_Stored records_
====

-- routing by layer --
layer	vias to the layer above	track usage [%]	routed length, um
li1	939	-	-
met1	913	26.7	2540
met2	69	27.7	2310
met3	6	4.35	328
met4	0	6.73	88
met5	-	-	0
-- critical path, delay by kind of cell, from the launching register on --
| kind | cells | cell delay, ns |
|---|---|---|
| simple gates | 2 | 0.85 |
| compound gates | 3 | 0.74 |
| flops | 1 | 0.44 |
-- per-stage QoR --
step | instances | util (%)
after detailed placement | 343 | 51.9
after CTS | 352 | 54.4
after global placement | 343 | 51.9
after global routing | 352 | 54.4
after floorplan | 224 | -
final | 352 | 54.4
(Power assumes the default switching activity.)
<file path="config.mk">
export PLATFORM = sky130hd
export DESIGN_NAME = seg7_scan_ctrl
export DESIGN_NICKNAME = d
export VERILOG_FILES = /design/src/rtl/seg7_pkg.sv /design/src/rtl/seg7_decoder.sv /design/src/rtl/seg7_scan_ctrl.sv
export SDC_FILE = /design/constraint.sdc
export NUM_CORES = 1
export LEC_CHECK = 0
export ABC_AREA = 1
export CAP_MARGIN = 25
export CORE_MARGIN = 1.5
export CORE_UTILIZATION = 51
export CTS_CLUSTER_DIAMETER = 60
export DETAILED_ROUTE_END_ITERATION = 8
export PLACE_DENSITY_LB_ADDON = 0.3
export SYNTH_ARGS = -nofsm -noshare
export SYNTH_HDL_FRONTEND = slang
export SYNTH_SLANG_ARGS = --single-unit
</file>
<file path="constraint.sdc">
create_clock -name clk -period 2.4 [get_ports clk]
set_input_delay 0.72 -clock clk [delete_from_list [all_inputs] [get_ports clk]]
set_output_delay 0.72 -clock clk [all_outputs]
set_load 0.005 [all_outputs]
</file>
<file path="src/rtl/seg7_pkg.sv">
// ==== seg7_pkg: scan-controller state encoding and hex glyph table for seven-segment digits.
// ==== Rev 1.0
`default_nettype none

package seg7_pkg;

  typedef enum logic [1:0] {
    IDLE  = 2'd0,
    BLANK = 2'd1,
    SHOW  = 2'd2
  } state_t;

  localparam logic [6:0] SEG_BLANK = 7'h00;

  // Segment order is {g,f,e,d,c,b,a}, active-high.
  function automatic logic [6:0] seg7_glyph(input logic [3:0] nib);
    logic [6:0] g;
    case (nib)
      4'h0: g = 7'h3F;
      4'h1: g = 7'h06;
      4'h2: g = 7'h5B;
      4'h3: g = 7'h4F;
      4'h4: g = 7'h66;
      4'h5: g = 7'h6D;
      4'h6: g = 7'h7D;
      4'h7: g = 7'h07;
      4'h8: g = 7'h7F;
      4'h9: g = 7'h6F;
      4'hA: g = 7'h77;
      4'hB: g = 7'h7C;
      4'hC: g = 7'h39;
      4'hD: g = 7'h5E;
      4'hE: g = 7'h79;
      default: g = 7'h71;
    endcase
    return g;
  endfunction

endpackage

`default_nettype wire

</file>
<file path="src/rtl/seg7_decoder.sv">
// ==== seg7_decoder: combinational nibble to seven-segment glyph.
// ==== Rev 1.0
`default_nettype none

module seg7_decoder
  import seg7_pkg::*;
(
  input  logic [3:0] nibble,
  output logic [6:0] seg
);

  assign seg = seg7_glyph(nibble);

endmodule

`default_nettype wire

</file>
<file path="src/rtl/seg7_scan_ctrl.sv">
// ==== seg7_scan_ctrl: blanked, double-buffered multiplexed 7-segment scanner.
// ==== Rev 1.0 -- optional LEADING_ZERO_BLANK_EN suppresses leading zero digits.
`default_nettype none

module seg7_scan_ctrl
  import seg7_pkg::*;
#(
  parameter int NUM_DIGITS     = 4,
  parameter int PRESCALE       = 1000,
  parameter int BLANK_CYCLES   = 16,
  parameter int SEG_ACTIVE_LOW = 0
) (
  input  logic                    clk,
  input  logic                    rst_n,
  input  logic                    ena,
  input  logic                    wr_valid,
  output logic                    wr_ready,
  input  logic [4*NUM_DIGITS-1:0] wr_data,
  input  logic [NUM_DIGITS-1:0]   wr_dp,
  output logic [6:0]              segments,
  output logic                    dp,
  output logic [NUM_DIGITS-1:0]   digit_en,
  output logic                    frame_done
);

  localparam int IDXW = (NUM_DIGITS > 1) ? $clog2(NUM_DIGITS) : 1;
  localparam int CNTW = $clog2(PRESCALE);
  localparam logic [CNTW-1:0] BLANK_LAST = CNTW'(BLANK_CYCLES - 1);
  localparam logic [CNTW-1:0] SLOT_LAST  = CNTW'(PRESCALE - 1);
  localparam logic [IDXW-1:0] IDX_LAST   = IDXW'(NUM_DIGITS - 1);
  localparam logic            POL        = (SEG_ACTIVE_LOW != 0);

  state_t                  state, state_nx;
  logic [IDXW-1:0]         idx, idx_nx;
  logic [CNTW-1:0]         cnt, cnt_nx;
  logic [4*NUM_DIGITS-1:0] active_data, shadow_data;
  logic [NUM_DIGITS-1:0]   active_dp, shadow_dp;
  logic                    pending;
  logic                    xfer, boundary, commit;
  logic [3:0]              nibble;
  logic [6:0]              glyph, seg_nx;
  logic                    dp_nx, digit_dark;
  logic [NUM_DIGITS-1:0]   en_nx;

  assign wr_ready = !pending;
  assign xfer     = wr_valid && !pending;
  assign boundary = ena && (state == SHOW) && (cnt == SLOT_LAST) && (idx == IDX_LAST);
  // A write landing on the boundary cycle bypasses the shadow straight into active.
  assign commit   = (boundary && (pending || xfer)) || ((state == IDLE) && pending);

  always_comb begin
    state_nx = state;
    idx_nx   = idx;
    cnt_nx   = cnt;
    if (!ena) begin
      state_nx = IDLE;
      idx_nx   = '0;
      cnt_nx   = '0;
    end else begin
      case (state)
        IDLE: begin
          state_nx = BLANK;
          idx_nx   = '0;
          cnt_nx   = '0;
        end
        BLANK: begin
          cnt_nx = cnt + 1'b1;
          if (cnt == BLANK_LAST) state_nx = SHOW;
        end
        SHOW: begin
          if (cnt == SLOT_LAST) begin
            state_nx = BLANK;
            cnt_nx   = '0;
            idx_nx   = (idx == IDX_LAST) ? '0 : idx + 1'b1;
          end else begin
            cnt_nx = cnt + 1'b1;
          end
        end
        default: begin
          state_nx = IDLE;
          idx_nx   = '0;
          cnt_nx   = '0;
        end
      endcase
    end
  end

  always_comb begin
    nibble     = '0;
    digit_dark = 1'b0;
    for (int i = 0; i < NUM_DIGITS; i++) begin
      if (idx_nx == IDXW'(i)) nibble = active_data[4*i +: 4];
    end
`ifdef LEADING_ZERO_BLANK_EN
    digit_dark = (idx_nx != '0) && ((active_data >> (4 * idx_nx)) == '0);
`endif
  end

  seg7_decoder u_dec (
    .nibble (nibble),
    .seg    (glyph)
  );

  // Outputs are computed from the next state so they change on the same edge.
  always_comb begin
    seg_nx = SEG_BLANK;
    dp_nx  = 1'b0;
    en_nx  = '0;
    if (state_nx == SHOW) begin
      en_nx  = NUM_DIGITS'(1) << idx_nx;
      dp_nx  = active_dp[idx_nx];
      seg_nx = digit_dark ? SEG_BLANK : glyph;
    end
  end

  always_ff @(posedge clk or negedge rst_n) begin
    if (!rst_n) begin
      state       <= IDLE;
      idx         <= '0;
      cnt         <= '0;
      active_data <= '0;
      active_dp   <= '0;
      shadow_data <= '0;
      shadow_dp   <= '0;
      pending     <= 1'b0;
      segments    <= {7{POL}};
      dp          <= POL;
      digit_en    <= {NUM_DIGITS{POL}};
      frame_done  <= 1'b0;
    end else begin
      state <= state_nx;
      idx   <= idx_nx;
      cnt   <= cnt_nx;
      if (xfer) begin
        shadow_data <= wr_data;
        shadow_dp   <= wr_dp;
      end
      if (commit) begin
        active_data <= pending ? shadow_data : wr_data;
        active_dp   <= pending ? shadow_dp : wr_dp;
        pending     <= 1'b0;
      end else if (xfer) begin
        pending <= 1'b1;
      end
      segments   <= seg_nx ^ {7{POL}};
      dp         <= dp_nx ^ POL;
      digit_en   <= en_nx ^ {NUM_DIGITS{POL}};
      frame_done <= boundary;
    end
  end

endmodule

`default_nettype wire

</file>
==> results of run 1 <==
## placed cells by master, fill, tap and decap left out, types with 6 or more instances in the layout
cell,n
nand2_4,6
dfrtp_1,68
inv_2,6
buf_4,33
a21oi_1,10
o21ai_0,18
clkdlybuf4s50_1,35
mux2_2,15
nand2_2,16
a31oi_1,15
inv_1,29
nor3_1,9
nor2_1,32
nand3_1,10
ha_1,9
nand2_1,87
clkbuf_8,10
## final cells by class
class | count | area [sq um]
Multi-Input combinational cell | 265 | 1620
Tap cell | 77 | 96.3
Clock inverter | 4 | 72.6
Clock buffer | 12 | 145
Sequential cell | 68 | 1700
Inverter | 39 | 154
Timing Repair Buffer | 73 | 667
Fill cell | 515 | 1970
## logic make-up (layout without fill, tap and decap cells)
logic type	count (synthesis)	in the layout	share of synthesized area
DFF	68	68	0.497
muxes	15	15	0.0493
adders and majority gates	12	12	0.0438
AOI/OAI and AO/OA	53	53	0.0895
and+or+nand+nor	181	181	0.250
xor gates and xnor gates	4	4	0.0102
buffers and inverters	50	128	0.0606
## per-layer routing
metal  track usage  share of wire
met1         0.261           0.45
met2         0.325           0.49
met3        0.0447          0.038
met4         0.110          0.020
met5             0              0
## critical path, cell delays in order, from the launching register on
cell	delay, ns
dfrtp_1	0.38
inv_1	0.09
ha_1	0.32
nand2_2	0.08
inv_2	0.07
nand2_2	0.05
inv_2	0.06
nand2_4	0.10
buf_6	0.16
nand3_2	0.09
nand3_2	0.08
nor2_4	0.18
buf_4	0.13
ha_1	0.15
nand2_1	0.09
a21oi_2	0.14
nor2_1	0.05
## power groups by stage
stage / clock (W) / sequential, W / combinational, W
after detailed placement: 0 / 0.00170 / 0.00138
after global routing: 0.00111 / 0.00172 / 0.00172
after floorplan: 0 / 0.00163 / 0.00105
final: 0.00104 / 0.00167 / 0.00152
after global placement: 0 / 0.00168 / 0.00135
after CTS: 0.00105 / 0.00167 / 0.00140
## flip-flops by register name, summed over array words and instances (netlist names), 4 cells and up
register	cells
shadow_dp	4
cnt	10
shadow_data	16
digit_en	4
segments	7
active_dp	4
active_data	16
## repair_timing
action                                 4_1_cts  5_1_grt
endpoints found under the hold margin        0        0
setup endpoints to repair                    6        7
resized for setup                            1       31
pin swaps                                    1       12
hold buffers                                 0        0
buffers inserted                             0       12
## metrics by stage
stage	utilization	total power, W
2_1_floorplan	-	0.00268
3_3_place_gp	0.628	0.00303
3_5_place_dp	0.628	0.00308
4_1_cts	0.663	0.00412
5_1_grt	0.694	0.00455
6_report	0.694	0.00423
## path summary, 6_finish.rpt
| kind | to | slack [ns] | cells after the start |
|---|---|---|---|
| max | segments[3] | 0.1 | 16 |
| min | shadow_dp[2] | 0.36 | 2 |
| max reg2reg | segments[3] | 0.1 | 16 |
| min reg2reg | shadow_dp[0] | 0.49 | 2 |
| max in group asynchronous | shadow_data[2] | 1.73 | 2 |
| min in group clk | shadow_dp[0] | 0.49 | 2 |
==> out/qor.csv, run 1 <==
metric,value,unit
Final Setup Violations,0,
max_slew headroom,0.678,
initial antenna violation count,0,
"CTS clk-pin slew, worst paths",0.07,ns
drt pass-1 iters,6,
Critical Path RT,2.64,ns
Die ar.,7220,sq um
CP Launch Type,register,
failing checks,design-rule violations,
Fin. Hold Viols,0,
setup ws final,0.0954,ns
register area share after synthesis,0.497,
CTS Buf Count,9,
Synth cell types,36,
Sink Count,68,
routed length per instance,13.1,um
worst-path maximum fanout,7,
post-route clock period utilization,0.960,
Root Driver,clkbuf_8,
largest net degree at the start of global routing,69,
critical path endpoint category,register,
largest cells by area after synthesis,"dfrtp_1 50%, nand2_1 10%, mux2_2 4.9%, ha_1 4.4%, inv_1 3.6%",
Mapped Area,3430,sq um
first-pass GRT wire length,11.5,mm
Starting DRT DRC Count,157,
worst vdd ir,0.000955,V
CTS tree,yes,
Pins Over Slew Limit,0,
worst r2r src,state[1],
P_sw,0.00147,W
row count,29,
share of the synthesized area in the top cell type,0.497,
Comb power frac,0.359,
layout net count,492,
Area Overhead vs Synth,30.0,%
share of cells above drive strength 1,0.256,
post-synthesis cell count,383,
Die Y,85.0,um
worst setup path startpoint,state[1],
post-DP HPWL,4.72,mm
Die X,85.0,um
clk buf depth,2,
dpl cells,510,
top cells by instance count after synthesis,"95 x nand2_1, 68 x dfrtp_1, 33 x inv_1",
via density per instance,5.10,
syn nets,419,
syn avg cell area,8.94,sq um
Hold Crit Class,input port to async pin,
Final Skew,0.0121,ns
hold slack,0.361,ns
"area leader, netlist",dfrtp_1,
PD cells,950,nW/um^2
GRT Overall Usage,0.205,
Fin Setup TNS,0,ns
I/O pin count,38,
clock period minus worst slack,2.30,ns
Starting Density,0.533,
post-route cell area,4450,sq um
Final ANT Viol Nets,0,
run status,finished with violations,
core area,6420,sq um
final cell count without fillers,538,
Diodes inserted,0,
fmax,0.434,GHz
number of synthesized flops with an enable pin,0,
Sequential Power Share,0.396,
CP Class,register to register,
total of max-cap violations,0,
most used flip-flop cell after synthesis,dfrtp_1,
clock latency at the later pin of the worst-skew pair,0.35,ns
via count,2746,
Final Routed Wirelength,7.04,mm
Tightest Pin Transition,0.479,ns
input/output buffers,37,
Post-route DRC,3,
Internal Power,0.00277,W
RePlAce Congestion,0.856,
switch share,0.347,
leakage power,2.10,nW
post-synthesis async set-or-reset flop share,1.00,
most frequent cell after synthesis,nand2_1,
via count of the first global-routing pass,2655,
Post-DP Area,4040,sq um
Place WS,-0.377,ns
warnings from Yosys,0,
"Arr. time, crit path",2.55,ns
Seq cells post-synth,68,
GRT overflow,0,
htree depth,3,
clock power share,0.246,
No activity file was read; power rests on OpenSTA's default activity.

====

_What this task involves_
Copy out exactly the lines running from the line with "Internal Power,0.00277,W" to the end of the records, inclusive.

_Result_
Internal Power,0.00277,W
RePlAce Congestion,0.856,
switch share,0.347,
leakage power,2.10,nW
post-synthesis async set-or-reset flop share,1.00,
most frequent cell after synthesis,nand2_1,
via count of the first global-routing pass,2655,
Post-DP Area,4040,sq um
Place WS,-0.377,ns
warnings from Yosys,0,
"Arr. time, crit path",2.55,ns
Seq cells post-synth,68,
GRT overflow,0,
htree depth,3,
clock power share,0.246,
No activity file was read; power rests on OpenSTA's default activity.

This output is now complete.